I need to track the history of our "Customer" attributes, specifically their subscription tier and home address. I’m planning to use SCD Type 2 with Start_Date, End_Date, and a Current_Flag. However, our updates are coming in via a high-frequency stream. Is it better to handle this via standard SQL MERGE statements in Snowflake, or should I be looking at "Streams and Tasks" to automate the versioning of these records?
3 answers
For high-frequency updates in Snowflake, using "Streams and Tasks" combined with the MERGE command is the most robust approach. A Snowflake "Stream" will track the DML changes (inserts/updates) on your landing table. You can then schedule a "Task" to run every few minutes that executes a MERGE statement. The logic should first "expire" the old record by setting the End_Date to current_timestamp and Current_Flag to 'N', and then "insert" the new record with the updated attributes and a null End_Date. This pattern is highly efficient because Snowflake only processes the "change data" rather than scanning the entire table, which saves on credit consumption and keeps your dimension tables up to date in near real-time.
Have you considered the storage overhead of SCD Type 2 if your customer attributes change very frequently, like every few days?
We use the "dbt-snapshot" feature for all our SCD Type 2 logic. It handles the dates and flags automatically so we don't have to write complex MERGE scripts.
dbt-snapshots are a game changer! It makes the whole process declarative. We migrated all our manual SQL scripts to dbt last year and haven't looked back.

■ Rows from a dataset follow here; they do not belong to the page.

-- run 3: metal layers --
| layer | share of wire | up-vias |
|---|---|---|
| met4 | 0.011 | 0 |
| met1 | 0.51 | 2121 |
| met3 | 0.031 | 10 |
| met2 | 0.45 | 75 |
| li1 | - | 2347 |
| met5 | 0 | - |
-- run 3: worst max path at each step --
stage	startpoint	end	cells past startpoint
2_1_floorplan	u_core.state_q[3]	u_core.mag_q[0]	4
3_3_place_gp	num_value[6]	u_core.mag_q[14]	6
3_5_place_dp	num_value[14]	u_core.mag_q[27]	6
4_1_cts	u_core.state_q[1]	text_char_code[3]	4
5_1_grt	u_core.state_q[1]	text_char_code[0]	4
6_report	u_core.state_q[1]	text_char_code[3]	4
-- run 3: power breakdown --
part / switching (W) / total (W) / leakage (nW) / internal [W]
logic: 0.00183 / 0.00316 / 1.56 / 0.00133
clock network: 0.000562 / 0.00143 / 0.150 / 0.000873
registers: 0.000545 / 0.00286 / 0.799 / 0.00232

Steven, that is a concern. We have about 1 million customers, and if 10% change their status weekly, the table will grow quite fast. However, business requirements dictate that we must be able to report on "What the customer's status was at the time of the sale," so we can't just use Type 1. Is there a middle ground? Maybe I should only track "Critical" attributes in Type 2 and move the "Volatile" ones into a separate "Satellite" table to keep the main dimension table lean? I'm trying to optimize for query speed while still meeting the auditor's historical requirements.